Cliff Stoll writes "Along with 7000 containers, ship MOL Comfort broke in half in high seas in the Indian Ocean. The aft section floated for a week, then sank on June 27th. The forward section was towed most of the way to port, but burned and sank on July 10th. This post-panamax ship was 316 meters long and only 5 years old. With a typical value of $40,000 per container (PDF), this amounts to a quarter billion dollar loss. The cause is unknown, but may be structural or perhaps due to overfilled containers that are declared as underweight. Of course, the software used to calculate ship stability relies upon these incorrect physical parameters."

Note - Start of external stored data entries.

==> src/rtl/core/dense_layer_train_engine_defines.svh <==
// Assertion macros for the RTL file that carries checks.
`ifndef DENSE_LAYER_TRAIN_ENGINE_DEFINES_SVH
`define DENSE_LAYER_TRAIN_ENGINE_DEFINES_SVH

// Same-cycle implication, sampled on the rising clock edge outside reset.
`define DLTE_ASSERT_IMP(lbl, ante, cons, msg) \
  lbl: assert property (@(posedge clk_i) disable iff (!rst_ni) (ante) |-> (cons)) \
    else $error(msg);

// Next-cycle implication, sampled on the rising clock edge outside reset.
`define DLTE_ASSERT_NXT(lbl, ante, cons, msg) \
  lbl: assert property (@(posedge clk_i) disable iff (!rst_ni) (ante) |=> (cons)) \
    else $error(msg);

`endif

==> src/rtl/core/dlte_pkg.sv <==
`default_nettype none
package dlte_pkg;

  localparam int unsigned MAX_INPUTS_DEF  = 1024;
  localparam int unsigned MAX_OUTPUTS_DEF = 16;
  localparam int unsigned RESULT_CAP      = 16;

  localparam int unsigned ACC_W  = 40;
  localparam int unsigned MUL_AW = 24;
  localparam int unsigned MUL_BW = 17;
  localparam int unsigned PROD_W = MUL_AW + MUL_BW;

  localparam logic signed [ACC_W-1:0] ACC_MAX = {1'b0, {(ACC_W-1){1'b1}}};
  localparam logic signed [ACC_W-1:0] ACC_MIN = {1'b1, {(ACC_W-1){1'b0}}};
  localparam logic signed [PROD_W-1:0] GRAD_LIM = 41'sd6553600;
  localparam logic signed [18:0] WEIGHT_LIM = 19'sd2560;

  localparam logic [10:0] INPUT_COUNT_RST  = 11'd1024;
  localparam logic [4:0]  OUTPUT_COUNT_RST = 5'd10;
  localparam logic [15:0] LEARN_RATE_RST   = 16'd655;

  typedef enum logic [2:0] {
    ACT_WR_WEIGHT = 3'd0,
    ACT_WR_BIAS   = 3'd1,
    ACT_FORWARD   = 3'd2,
    ACT_GRAD      = 3'd3,
    ACT_READ      = 3'd4
  } dlte_act_e;

  typedef enum logic [1:0] {
    CFG_INPUT_COUNT  = 2'd0,
    CFG_OUTPUT_COUNT = 2'd1,
    CFG_LEARN_RATE   = 2'd2
  } dlte_cfg_e;

  localparam logic KIND_LOGIT = 1'b0;
  localparam logic KIND_GRAD  = 1'b1;

  typedef struct packed {
    logic [2:0]         action;
    logic [3:0]         row_index;
    logic [9:0]         col_index;
    logic signed [15:0] data_value;
    logic               last_element;
  } dlte_in_t;

  typedef struct packed {
    logic               result_kind;
    logic [9:0]         result_index;
    logic signed [15:0] result_value;
    logic               result_last;
  } dlte_out_t;

  // Saturating accumulate of a product into a 40-bit accumulator.
  function automatic logic signed [ACC_W-1:0] sat_acc(input logic signed [ACC_W-1:0] a,
                                                      input logic signed [PROD_W-1:0] p);
    logic signed [PROD_W:0] s;
    s = (PROD_W+1)'(a) + (PROD_W+1)'(p);
    if (s > (PROD_W+1)'(ACC_MAX)) begin
      return ACC_MAX;
    end else if (s < (PROD_W+1)'(ACC_MIN)) begin
      return ACC_MIN;
    end
    return ACC_W'(s);
  endfunction

  // Accumulator to Q8.8: floor shift by eight, then saturate.
  function automatic logic signed [15:0] q88_out(input logic signed [ACC_W-1:0] acc);
    logic signed [ACC_W-1:0] s;
    s = acc >>> 8;
    if (s > 40'sd32767) begin
      return 16'sh7fff;
    end else if (s < -40'sd32768) begin
      return 16'sh8000;
    end
    return 16'(s);
  endfunction

endpackage
`default_nettype wire

==> src/rtl/core/dlte_mul.sv <==
`default_nettype none
module dlte_mul (
  input  wire logic                                 clk_i,
  input  wire logic                                 en_i,
  input  wire logic signed [dlte_pkg::MUL_AW-1:0]   a_i,
  input  wire logic signed [dlte_pkg::MUL_BW-1:0]   b_i,
  output logic signed      [dlte_pkg::PROD_W-1:0]   prod_o
);
  import dlte_pkg::*;

  logic signed [PROD_W-1:0] prod_q;

  // Registered product; it holds while the unit is not enabled.
  always_ff @(posedge clk_i) begin
    if (en_i) begin
      prod_q <= PROD_W'(a_i) * PROD_W'(b_i);
    end
  end

  assign prod_o = prod_q;

endmodule
`default_nettype wire
==> config.mk <==
export PLATFORM = sky130hd
export DESIGN_NAME = dlte_mul
export DESIGN_NICKNAME = d
export VERILOG_FILES = /design/src/rtl/core/dense_layer_train_engine_defines.svh /design/src/rtl/core/dlte_pkg.sv /design/src/rtl/core/dlte_mul.sv
export SDC_FILE = /design/constraint.sdc
export NUM_CORES = 1
export LEC_CHECK = 0
export ABC_AREA = 0
export CAP_MARGIN = 30
export CELL_PAD_IN_SITES_DETAIL_PLACEMENT = 1
export CELL_PAD_IN_SITES_GLOBAL_PLACEMENT = 2
export CORE_UTILIZATION = 43
export CTS_CLUSTER_SIZE = 30
export DETAILED_ROUTE_END_ITERATION = 6
export DONT_BUFFER_PORTS = 1
export PLACE_DENSITY_LB_ADDON = 0.1
export SYNTH_ARGS = -nofsm -noshare
export SYNTH_HDL_FRONTEND = slang
export SYNTH_SLANG_ARGS = --single-unit
==> constraint.sdc <==
create_clock -name clk_i -period 10.65 [get_ports clk_i]
set_input_delay 2.6625 -clock clk_i [delete_from_list [all_inputs] [get_ports clk_i]]
set_output_delay 2.6625 -clock clk_i [all_outputs]
set_load 0.05 [all_outputs]
==> qor.txt, run 1 <==
Minimum clock period after layout = 8.573 ns
Hold_buf cts = 0
Antenna violations before repair = 3
Hold crit path type = in -> reg
Number of clock buffers inserted by TritonCTS = 5
Max Clk Rate = 116.6 MHz
Starting Density = 43.65%
Proportion of synthesized chip area in sequential cells = 7.722%
Main synth FF type = edfxtp_1
H-tree Lvls = 2
#FFs+latches synth = 41
Final HPWL DP = 36420 um
Pins Over Slew Limit = 0
Critical Path End Type = flip-flop
Drt first pass iters = 5
Yosys top cell area share = 50.35%
Syn Std Cell Area = 0.01594 sq mm
Count leader, synth = inv_1
CTS Buffer Depth = 2
CTS Sinks = 41
Gr usage total = 25.37%
IO Pins = 84
Synthesized net count = 2238
CTS resizes = 0
Layout cells sized above 1 = 1.708%
WHS Path Cells = 0
P&R area growth vs syn = 3.084%
GPL Wtd Cong = 0.8216
Ant. Diodes = 0
CTS tree = done
Relative slew slack = 43.92%
Setup crit start kind = input pin
Setup Crit Path Kind = in -> reg
Worst Hold End = prod_o[36]
Via count = 10936
WP data arrival = 8.61 ns
Hold Path Origin = en_i
Syn Inst Count = 1695
Postcts setup bufs = 0
Actual slew at the worst max-slew pin = 0.8387 ns
Syn Area/Cell = 9.406 sq um
Global route overflow = 0
Yosys warnings = 0
RSZ-0062 raised after global routing = no
Asr flop ratio synth = 0%
Iter 0 DRT Violations = 344
Synth top area cells = fa_1 50%, inv_1 11%, ha_1 7.8%
Die height = 194.6 um
Routed WL = 45200 um
Nets@finish = 2181
Status = finished clean
Fin crit share = 80.50%
Drt via density = 5.190
Max-cap check violation count = 0
DR DRC count = 0
Vias in the first global route = 12826
First-pass GRT wire length = 72480 um
Die Wd = 194.6 um
Final count of hold timing violations = 0
Die area = 0.03785 sq mm
ANT nets after route = 0
Root Driver = clkbuf_16
Core region area = 0.03652 sq mm
Port Buffers = 0
Post-synth top cells = 457 x inv_1, 401 x fa_1, 227 x nand2_1
Largest net degree at the start of global routing = 42
Crit Path Max Fanout = 20
CP required = 10.69 ns
Number of distinct library cells after synthesis = 59
Final count of negative-setup-slack endpoints = 0
Post-synth EDFFs = 41
Routed WL per cell = 21.45 um
Num rows = 70
Setup TNS = 0 ns
Yosys top cell by area = fa_1
Worst-path clk slew = 0.07 ns
Max reg flops = 41
worst max-delay path by stage:
stage                       start          to  cells after the start
final                     b_i[16]  prod_o[40]                     20
after global routing       b_i[2]  prod_o[39]                     22
after CTS                 b_i[16]  prod_o[40]                     20
after detailed placement  b_i[16]  prod_o[40]                     20
after global placement    b_i[16]  prod_o[40]                     20
after floorplan            b_i[5]  prod_o[40]                     19
cells by family after synthesis:
family | synth area share [%]
and+or+nand+nor | 15.02
DFF | 7.722
buffers and inverters | 12.41
xor gates and xnor gates | 2.252
adders and majority gates | 58.12
AOI/OAI and AO/OA | 4.473
area by class of cell:
| class | instances | area [sq um] |
|---|---|---|
| clock inverters | 3 | 43.79 |
| clock buffers | 5 | 125.1 |
| inverters | 457 | 1715 |
| well taps | 468 | 585.6 |
| multi-input cells | 1133 | 12730 |
| fillers | 4156 | 20090 |
| flip-flops and latches | 41 | 1231 |
per-layer routing:
metal	track usage, %	vias to the layer above	part of all wire, %
met5	0	-	0.029
li1	-	4788	-
met1	30.81	5909	40
met3	2.828	59	3.3
met2	47.75	178	54
met4	5.820	2	2.3
per-stage QoR:
step	instance area (sq um)	worst slack (ns)	hold WS, ns	util, %	cells
after floorplan	15940	2.265	2.775	-	1695
final	16430	2.077	2.484	45.00	2107
after CTS	16430	2.046	2.479	45.00	2107
after global placement	16270	1.788	2.780	44.54	2099
after detailed placement	16270	1.739	2.783	44.54	2099
after global routing	16430	1.665	2.473	45.00	2107
placed cells by master (no fill, tap or decap), types with 2 or more instances in the layout:
master and count:
nand2b_1 8, a21oi_1 37, fa_1 401, o211ai_1 4, or2_2 2, o21ai_0 15, o21bai_1 4, a211oi_1 3
a21boi_0 2, clkbuf_16 5, edfxtp_1 41, or3_1 3, ha_1 99, a211o_1 2, o211ai_2 2, nand4_1 8
nor2_1 37, a31oi_1 2, o31ai_1 2, xnor2_1 33, and3_1 2, nand3_1 3, nor3_1 7, and2_1 177
nand2_1 227, a21o_2 3, xor2_1 8, and4_1 2, o21a_1 6, inv_1 457, nor2b_1 4, a21o_1 5
and2_2 3
worst max-delay path, stage by stage:
cell and delay (ns):
inv_1 0.58, nor2_1 0.16, fa_1 0.54, fa_1 0.45, fa_1 0.51, fa_1 0.43, fa_1 0.49, inv_1 0.05
fa_1 0.47, inv_1 0.04, ha_1 0.34, nand2_1 0.11, nor2_1 0.23, nand2_1 0.12, a2111oi_2 0.48, o311ai_2 0.19
a311oi_2 0.36, a311oi_1 0.14, o21bai_1 0.16, xnor2_1 0.08
Power of run 1 is left out: the tool's default activity adds up to more than one toggle a clock period on the data nets, which glitch-free logic cannot reach.
==> run 2: changes to the inputs <==
Settings changed: CORE_UTILIZATION 43 to 39.
Clock period 10.65 ns to 7.27 ns, I/O delays scaled along.
==> qor.txt, run 2 (synthesis gave the netlist of run 1 again) <==
CP required = 7.32 ns (-3.37 ns)
CTS Buffer Depth = 2 (unchanged)
Setup Crit Path Kind = in -> reg
Critical Path End Type = flip-flop
Fin crit share = 100.0%
Die Wd = 204.2 um (+5.0%)
Final count of hold timing violations = 0 (unchanged)
Num rows = 73 (+4.3%)
Gr usage total = 23.68% (-1.7 points)
DR DRC count = 0 (unchanged)
Largest net degree at the start of global routing = 42 (unchanged)
Status = finished, violations left
Setup crit start kind = input pin
Met1 WL = 17260 um (-4.2%)
Die height = 204.2 um (+5.0%)
IO Pins = 84 (unchanged)
CTS Sinks = 41 (unchanged)
Routed WL per cell = 20.23 um (-5.7%)
P&R area growth vs syn = 9.747%
Core region area = 0.04001 sq mm (+9.5%)
Antenna violations before repair = 0 (-3)
Ant. Diodes = 0 (unchanged)
Relative slew slack = 63.86% (+20 points)
Actual slew at the worst max-slew pin = 0.5432 ns (-0.2955 ns)
Iter 0 DRT Violations = 309 (-10%)
Drt first pass iters = 4 (-1)
Wire length on met2 = 26240 um (+6.6%)
Failing checks = negative setup slack
Port Buffers = 0 (unchanged)
Root Driver = clkbuf_16
Commonest cells after routing, fill and taps aside = 449 x inv_1, 392 x fa_1, 221 x nand2_1
Crit Path Max Fanout = 24 (+20%)
Final count of negative-setup-slack endpoints = 1 (+1)
Top Metal Used = met4
Pins Over Slew Limit = 0 (unchanged)
H-tree Lvls = 2 (unchanged)
Routed WL = 45630 um (+0.97%)
Max reg flops = 41 (unchanged)
Setup TNS = -0.0004414 ns (-0.0004414 ns)
ANT nets after route = 0 (unchanged)
Util after Layout = 43.74% (-1.3 points)
WP data arrival = 7.32 ns (-1.29 ns)
GPL Wtd Cong = 0.7936 (-3.4%)
DR WL met3 = 825 um (-45%)
Via count = 11161 (+2.1%)
Hold crit path type = in -> reg
Final Non-Filler Cells = 2256 (+7.1%)
Vias in the first global route = 13632 (+6.3%)
Minimum clock period after layout = 7.270 ns
Max-cap check violation count = 0 (unchanged)
Final worst slack = -0.0004414 ns (-2.077 ns)
CTS tree = done
Die area = 0.04169 sq mm (+10%)
Max Clk Rate = 137.5 MHz
Global route overflow = 0 (unchanged)
Number of clock buffers inserted by TritonCTS = 5 (unchanged)
Layout cells sized above 1 = 9.879% (+8.2 points)
RSZ-0062 raised after global routing = yes
Final HPWL DP = 37770 um (+3.7%)
Placed Cells = 2244 (+6.9%)
First-pass GRT wire length = 74210 um (+2.4%)
Most common cell after layout, fill and taps aside = inv_1
Starting Density = 39.85% (-3.8 points)
Nets@finish = 2273 (+4.2%)
Drt via density = 4.947 (-4.7%)
Worst-path clk slew = 0.07 ns (about the same)
## run 2: cell count changes in the layout (fill, tap and decap cells not counted), sizes merged
| cell | change |
|---|---|
| clkinv | +1 |
| bufinv | -1 |
| buf | +92 |
| inv | -1 |
| clkbuf | +1 |
## run 2: area by class of cell
cell class,instances,area (sq um)
Fill cell,4588,22510
Timing Repair Buffer,92,703.2
Clock inverter,2,10.01
Tap cell,525,656.9
Inverter,457,1715
Sequential cell,41,1231
Multi-Input combinational cell,1133,13050
Clock buffer,6,128.9
## run 2: what timing repair did
item                                    CTS  global route
pin swaps                                11            21
hold buffers                              0             0
resized for setup                         8            40
endpoints found under the setup margin    5            13
setup buffers                             1             3
## run 2: through the flow
stage | worst slack [ns] | area (sq um) | hold WS (ns)
4_1_cts | -0.02004 | 17300 | 1.626
3_3_place_gp | -0.4311 | 17120 | 1.933
5_1_grt | -0.2085 | 17500 | 1.622
2_1_floorplan | -0.007840 | 16240 | 1.930
3_5_place_dp | -0.4626 | 17120 | 1.933
6_report | -0.0004414 | 17500 | 1.634
## run 2: per-layer routing
metal,track usage (%),vias up
met3,1.658,55
met5,0,-
li1,-,4975
met1,25.96,5996
met2,48.05,135
met4,6.263,0
## run 2: final timing paths
check / from / endpoint / cells past startpoint / slack, ns
setup / recovery: b_i[5] / prod_o[38] / 22 / -0.0004
hold / removal: en_i / prod_o[8] / 0 / 1.63
## run 2: critical path: stages
cell	delay, ns
and2_1	0.15
fa_1	0.53
inv_1	0.05
fa_2	0.52
inv_2	0.04
fa_2	0.36
fa_2	0.50
fa_1	0.55
inv_1	0.05
fa_1	0.58
inv_2	0.05
ha_4	0.27
nor3_2	0.04
nor2_2	0.23
o211ai_4	0.15
a2111oi_4	0.47
o311ai_4	0.15
a311oi_2	0.35
buf_4	0.16
o21a_1	0.12
nor2_2	0.04
xnor2_1	0.13
Power of run 2 is left out for the same reason.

10 of 361 comments (clear)

  1. Declared underweight? by Spy+Handler · · Score: 5, Interesting

    so they operate on an honor system?

    One would think they'd weigh the container themselves and charge accordingly. But then I'm not in the shipping business so I dunno...

    1. Re:Declared underweight? by mrchaotica · · Score: 5, Insightful

      I think a quarter-billion dollar claim might cause the insurance company to raise their premiums just a tad...

      --

      "[Regarding the 'cloud,'] ownership was what made America different than Russia." -- Woz

    2. Re:Declared underweight? by Anonymous Coward · · Score: 5, Funny

      Perhaps they could paint a line on the side of a large vessel floating in water and see if the containers displace enough water to submerge the line.

      Eureka!

    3. Re:Declared underweight? by Beardo+the+Bearded · · Score: 5, Informative

      Moments, how do they work?

      If you load the shit out of the topmost containers, it gets tippy as fuck. As an example of "huh", there's a thing that's going on the mast of a ship that I've worked on. The thing doesn't weigh that much -- although it's being loaded by crane, I could lift it by myself.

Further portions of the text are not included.